Researchers and designers at Google’s PAIR (People and AI Research) , initiative created the What-If visualization tool as a pragmatic resource for developers of machine learning systems. The tool provides a set of fairness metrics that can be used to evaluate the fairness of a model. The metrics are grouped into five categories:
Group unaware: “group unaware” fairness is an approach that advocates for fairness by disregarding demographic characteristics like gender and making decisions solely based on individual qualifications.
Group threshold: “group threshold” is a fairness mechanism that recognizes that not all groups are the same, and historical disparities or biases may warrant different decision thresholds for different groups to promote equitable outcomes. It’s a technique used to fine-tune the behavior of AI models to ensure that they do not disproportionately disadvantage certain demographic groups while still maintaining some level of predictive accuracy.
Demographic parity (or group fairness, statistical parity): is an approach to ensure that the composition of the selected or approved individuals or outcomes reflects the demographic composition of the overall population.
Equal opportunity: aims to promote fairness by ensuring that individuals from different demographic groups are treated equally when they have the same qualifications or attributes relevant to a decision, and their chances of success are not influenced by factors like race, gender, or age.
Equal accuracy: ensuring that the predictive accuracy of a model is similar across different demographic groups.
It can be seen that, these proposed metrics are already complex and hard to understand. For example, in my opinion, the “group unware” and “equal opportunity” are quite similar to each other where both of them aim to ensure that the model does not discriminate based on “protected characteristics” like gender, age, race, etc. Overall, these metrics can be grouped into two categories: group fairness and individual fairness which are also the two main categories of fairness in machine learning.
Learning Fair Representations
One of the milestone work in fairness is the paper “Learning Fair Representations” by Zemel et al. (2013) . The authors proposed a method to learn fair representations by learning a latent representation that encodes the data well but obfuscates information about protected attributes. The method is based on the intuition that if the learned representation does not contain any information about the protected attribute, then any classifier based on these representation cannot use the protected attribute to make predictions.

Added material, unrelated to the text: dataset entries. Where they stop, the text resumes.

Context: an optimization exercise on an open-source flow, tuned for small area, a short achievable clock period and few clock cycles per item. The choices shown serve that exercise and are no tape-out recipe.
RTL that was checked went through simulation tests only; none was proved equivalent to the original.
Power and IR drop assume default switching activity.

==> flow/design.v <==
`default_nettype none
package cpu_pkg;
    localparam logic [4:0] OPC_ALU  = 5'd0;
    localparam logic [4:0] OPC_J    = 5'd1;
    localparam logic [4:0] OPC_BNE  = 5'd2;
    localparam logic [4:0] OPC_JAL  = 5'd3;
    localparam logic [4:0] OPC_JR   = 5'd4;
    localparam logic [4:0] OPC_ADDI = 5'd5;
    localparam logic [4:0] OPC_BLT  = 5'd6;
    localparam logic [4:0] OPC_SW   = 5'd7;
    localparam logic [4:0] OPC_LW   = 5'd8;
endpackage
`default_nettype wire
`default_nettype none
module adder (
    input  wire [31:0]  x,
    input  wire [31:0]  y,
    input  wire         cin,
    output logic [31:0] sum
);
    logic [31:0] g, p, gn, pn;
    logic [31:0] carry;
    always_comb begin
        g = x & y;
        p = x ^ y;
        g[0] = g[0] | (p[0] & cin);
        for (int l = 0; l < 5; l++) begin
            gn = g;
            pn = p;
            for (int i = 0; i < 32; i++) begin
                if (((i >> l) & 1) == 1) begin
                    gn[i] = g[i] | (p[i] & g[((i >> l) << l) - 1]);
                    pn[i] = p[i] & p[((i >> l) << l) - 1];
                end
            end
            g = gn;
            p = pn;
        end
        carry = {g[30:0], cin};
    end
    assign sum = x ^ y ^ carry;
endmodule
module alu (
    input  wire [31:0]  a,
    input  wire         right,    
    input  wire [4:0]   shamt,
    output logic [31:0] sh_right,
    output logic [31:0] sh_left
);
    logic [31:0] sh_in;
    logic        fill;
    assign fill = right & a[31];
    always_comb begin
        for (int i = 0; i < 32; i++) begin
            sh_in[i]   = right ? a[i] : a[31-i];
            sh_left[i] = sh_right[31-i];
        end
    end
    assign sh_right = 32'($signed({fill, sh_in}) >>> shamt);
endmodule
`default_nettype wire
`default_nettype none
module execute_stage (
    input  wire [31:0] pc,
    input  wire [31:0] ir,
    input  wire [31:0] rs_val,
    input  wire [31:0] rb_val,    
    output logic [31:0] npc,
    output logic        we,
    output logic [4:0]  wreg,
    output logic        is_lw,
    output logic        is_sw,
    output logic [31:0] o
);
    logic [4:0]  opc;
    logic [4:0]  fn;
    logic [31:0] imm;
    logic [31:0] pc1;
    logic [31:0] x, y, sum;
    logic [31:0] sh_right, sh_left;
    logic        use_reg, use_pc, fn_sub, cin;
    logic        en_sum, en_and, en_or, en_sll, en_sra, en_jal;
    logic        is_j, is_jr, is_bne, is_blt, taken;
    logic        eq, lt;
    assign opc = ir[31:27];
    assign fn  = ir[6:2];
    assign imm = {{15{ir[16]}}, ir[16:0]};
    assign pc1 = pc + 32'd1;
    assign use_reg = !(opc[3] | opc[2] | opc[1]);
    assign use_pc  = opc[1] & !opc[0];
    assign fn_sub  = fn[0];
    assign x   = use_pc ? pc : rs_val;
    assign y   = use_reg ? (rb_val ^ {32{fn_sub}}) : imm;
    assign cin = use_reg ? fn_sub : use_pc;
    adder u_adder (.x(x), .y(y), .cin(cin), .sum(sum));
    alu u_alu (
        .a        (rs_val),
        .right    (fn[0]),
        .shamt    (ir[11:7]),
        .sh_right (sh_right),
        .sh_left  (sh_left)
    );
    assign en_jal = opc[1] & opc[0] & !opc[2];
    assign en_sum = !en_jal & (!use_reg | (fn[4:1] == 4'd0));
    assign en_and = use_reg & (fn == 5'd2);
    assign en_or  = use_reg & (fn == 5'd3);
    assign en_sll = use_reg & (fn == 5'd4);
    assign en_sra = use_reg & (fn == 5'd5);
    assign o = ({32{en_sum}} & sum)
             | ({32{en_and}} & (rs_val & rb_val))
             | ({32{en_or}}  & (rs_val | rb_val))
             | ({32{en_sll}} & sh_left)
             | ({32{en_sra}} & sh_right)
             | ({32{en_jal}} & pc1);
    assign is_j   = (opc[4:2] == 3'd0) & opc[0];     
    assign is_jr  = (opc == cpu_pkg::OPC_JR);
    assign is_bne = (opc == cpu_pkg::OPC_BNE);
    assign is_blt = (opc == cpu_pkg::OPC_BLT);
    assign eq    = (rb_val == rs_val);
    assign lt    = $signed(rb_val) < $signed(rs_val);
    assign taken = (is_bne & !eq) | (is_blt & lt);
    assign npc   = taken ? sum : is_jr ? rb_val : is_j ? {5'd0, ir[26:0]} : pc1;
    assign we    = (opc == cpu_pkg::OPC_ALU) || (opc == cpu_pkg::OPC_ADDI) || (opc == cpu_pkg::OPC_LW) || (opc == cpu_pkg::OPC_JAL);
    assign wreg  = en_jal ? 5'd31 : ir[26:22];
    assign is_lw = (opc == cpu_pkg::OPC_LW);
    assign is_sw = (opc == cpu_pkg::OPC_SW);
endmodule
`default_nettype wire
`default_nettype none
module mem_wb_stage (
    input  wire         clock,
    input  wire         arst_n,
    input  wire         we_in,
    input  wire [4:0]   wreg_in,
    input  wire         lw_in,
    input  wire         sw_in,
    input  wire [31:0]  o_in,
    input  wire [31:0]  b_in,
    input  wire [31:0]  q_dmem,
    output logic [31:0] address_dmem,
    output logic [31:0] data,
    output logic        wren,
    output logic        ctrl_write_enable,
    output logic [4:0]  ctrl_write_reg,
    output logic [31:0] data_write_reg
);
    logic        m_we, m_lw, m_sw;
    logic [4:0]  m_reg;
    logic [31:0] m_o, m_b;
    always_ff @(posedge clock or negedge arst_n) begin
        if (!arst_n) begin
            m_we <= 1'b0;
            m_lw <= 1'b0;
            m_sw <= 1'b0;
        end else begin
            m_we <= we_in;
            m_lw <= lw_in;
            m_sw <= sw_in;
        end
    end
    always_ff @(posedge clock) begin
        m_reg <= wreg_in;
        m_o   <= o_in;
        m_b   <= b_in;
    end
    assign address_dmem      = m_o;
    assign data              = m_b;
    assign wren              = m_sw;
    assign ctrl_write_enable = m_we;
    assign ctrl_write_reg    = m_reg;
    assign data_write_reg    = m_lw ? q_dmem : m_o;
endmodule
`default_nettype wire
`default_nettype none
`timescale 1ns/1ps
module pipeline_cpu (
    input  wire         clock,
    input  wire         arst_n,
    output logic [31:0] address_imem,
    input  wire  [31:0] q_imem,
    output logic [31:0] address_dmem,
    output logic [31:0] data,
    output logic        wren,
    input  wire  [31:0] q_dmem,
    output logic        ctrl_write_enable,
    output logic [4:0]  ctrl_write_reg,
    output logic [4:0]  ctrl_read_reg_a,
    output logic [4:0]  ctrl_read_reg_b,
    output logic [31:0] data_write_reg,
    input  wire  [31:0] data_read_reg_a,
    input  wire  [31:0] data_read_reg_b
);
    logic [31:0] pc;
    logic [31:0] npc;
    logic        we, is_lw, is_sw;
    logic [4:0]  wreg;
    logic [31:0] o;
    always_ff @(posedge clock or negedge arst_n) begin
        if (!arst_n) pc <= '0;
        else         pc <= npc;
    end
    assign address_imem    = pc;
    assign ctrl_read_reg_a = q_imem[21:17];
    assign ctrl_read_reg_b = (q_imem[29] | q_imem[28]) ? q_imem[26:22] : q_imem[16:12];
    execute_stage u_execute_stage (
        .pc     (pc),
        .ir     (q_imem),
        .rs_val (data_read_reg_a),
        .rb_val (data_read_reg_b),
        .npc    (npc),
        .we     (we),
        .wreg   (wreg),
        .is_lw  (is_lw),
        .is_sw  (is_sw),
        .o      (o)
    );
    mem_wb_stage u_mem_wb_stage (
        .clock             (clock),
        .arst_n            (arst_n),
        .we_in             (we),
        .wreg_in           (wreg),
        .lw_in             (is_lw),
        .sw_in             (is_sw),
        .o_in              (o),
        .b_in              (data_read_reg_b),
        .q_dmem            (q_dmem),
        .address_dmem      (address_dmem),
        .data              (data),
        .wren              (wren),
        .ctrl_write_enable (ctrl_write_enable),
        .ctrl_write_reg    (ctrl_write_reg),
        .data_write_reg    (data_write_reg)
    );
endmodule
`default_nettype wire
make LEC_CHECK=0 CAP_MARGIN=20 CORE_MARGIN=2 CORE_UTILIZATION=40 PLACE_DENSITY=0.6 SETUP_SLACK_MARGIN=4 SLEW_MARGIN=20 finish   # period 8.5 ns
run.sh (not shown) runs the stock make flow with config.mk's settings and CLKGATE_MAP_FILE= SYNTH_SCRIPT=/design/flow/synth_recipe.tcl, a recipe that flattens the netlist after the stock synthesis.
Testbench counts at the start, summed over its fixed seeds: cycles 9,364, instrs 9,364.
Change:
--- a/flow/design.v
+++ b/flow/design.v
@@ -13,32 +13,4 @@
 `default_nettype wire
 `default_nettype none
-module adder (
-    input  wire [31:0]  x,
-    input  wire [31:0]  y,
-    input  wire         cin,
-    output logic [31:0] sum
-);
-    logic [31:0] g, p, gn, pn;
-    logic [31:0] carry;
-    always_comb begin
-        g = x & y;
-        p = x ^ y;
-        g[0] = g[0] | (p[0] & cin);
-        for (int l = 0; l < 5; l++) begin
-            gn = g;
-            pn = p;
-            for (int i = 0; i < 32; i++) begin
-                if (((i >> l) & 1) == 1) begin
-                    gn[i] = g[i] | (p[i] & g[((i >> l) << l) - 1]);
-                    pn[i] = p[i] & p[((i >> l) << l) - 1];
-                end
-            end
-            g = gn;
-            p = pn;
-        end
-        carry = {g[30:0], cin};
-    end
-    assign sum = x ^ y ^ carry;
-endmodule
 module alu (
     input  wire [31:0]  a,
@@ -89,9 +61,9 @@
     assign use_reg = !(opc[3] | opc[2] | opc[1]);
     assign use_pc  = opc[1] & !opc[0];
-    assign fn_sub  = fn[0];
+    assign fn_sub  = (fn == 5'd1);
     assign x   = use_pc ? pc : rs_val;
     assign y   = use_reg ? (rb_val ^ {32{fn_sub}}) : imm;
     assign cin = use_reg ? fn_sub : use_pc;
-    adder u_adder (.x(x), .y(y), .cin(cin), .sum(sum));
+    assign sum = x + y + {31'd0, cin};
     alu u_alu (
         .a        (rs_val),
The changed run completed with no timing, DRC or antenna violations.
Synthesized cell count increases by 5.4%.
Area after synthesis grows by about 4.5%.
Cell area is higher by about 2.8%.
Combinational power rose by about 10%.
Maximum frequency went down by about 0.9%.
Setup slack got worse by 0.041 ns.
Sequential cell count does not change.
Power came out higher by 9.4%.
Via count grows by 3.1%.
First-iteration DRC count went down by about 1.8%.
Global-route usage goes down by 0.80 points.
Routed wire length rises by about 1.6%.
For the second run of this note, only the layout was checked, not whether the RTL still works.

## port drivers added, routing unchanged
In the flow no input, the clock included, has a driving cell. The finished layouts below were timed again as built, in two steps. Step 1 assumes that a clkbuf_16 drives the clock port and a buf_2 every other input. Step 2 adds t to the input delays and takes it off the output delays; t is the mean of the earliest and latest rising clock arrival at the registers after step 1. Input paths then give back, and output paths get back, about the clock's delay inside the block. Three values: no drivers, after step 1, after step 2; two values: the first two.
run | shift t [ns] | setup WS [ns] | slew at the worst register clock pin (ns)
the first run | 0.423 | 3.852 / 3.840 / 3.433 | 0.10 / 0.10
the second run | 0.436 | 3.811 / 3.786 / 3.350 | 0.09 / 0.09
After both steps every run listed still meets setup and hold. For the second run, which loses most, drivers alone change the setup slack by -0.025 ns; drivers and shift together by -0.461 ns.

The authors formulated this using the notion of statistical parity, which requires that the probability that a random element from \(X^+\) maps to a particular prototype is equal to the probability that a random element from
\(X^-\) maps to the same prototype
\[P(Z = k \mid x^+ \in X^+) = P(Z = k \mid x^- \in X^-) \; \forall k\]
Where \(X^+\) and \(X^-\) are the sets of protected and unprotected examples, respectively, and \(Z\) is the latent representation with \(K\) prototypes.
Fairness in Deep Learning?
Fairness in Generative Models
Fairness Machine Learning is mostly considered in the context of decision making models such as classification models. However, fairness is also an important issue in generative models, which is not well studied yet. Recently, the central problem of fairness in generative models is how to ensure diversity in the generated outputs. For example, a response to a question about famous musicians should not only include names or images of people of the same gender identity or skin tone , .
Some of the following attributes will be highly considered when talking about fairness in generative models:
Gender identity
Cultural background and demographic
Physical appearance attributes
Political related attributes
When evaluating the fairness of generative models, the authors of suggest to consider the following metrics:
Diversity of the output: Given a set of prompts, the diversity along dimensions of identity attributes represented in the generated outputs. For example, given a set of prompts asking about “famous musicians”, the diversity of gender/culture/nationality in the outputs will be measured. However, when asking about “famous men musicians”, the diversity of culture/nationality will be considered because the gender has been specified in the prompts.
Ability on maintaining fairness: Given a set of prompts that contain counterfactuals of a sensitive attribute, ability to provide the same quality of service. For example, an user revealed his personal demographic information to the system (e.g., an Asian guy), then when the user asks about “famous musicians”, the system should not only provide names of Asian musicians. A fair system should provide answers as the same quality as the case when the user does not reveal his personal demographic information or when the user is a white guy.
In summary, we can think about two scenarios when evaluating the fairness of generative models: same input - diverse output and diverse input - same output.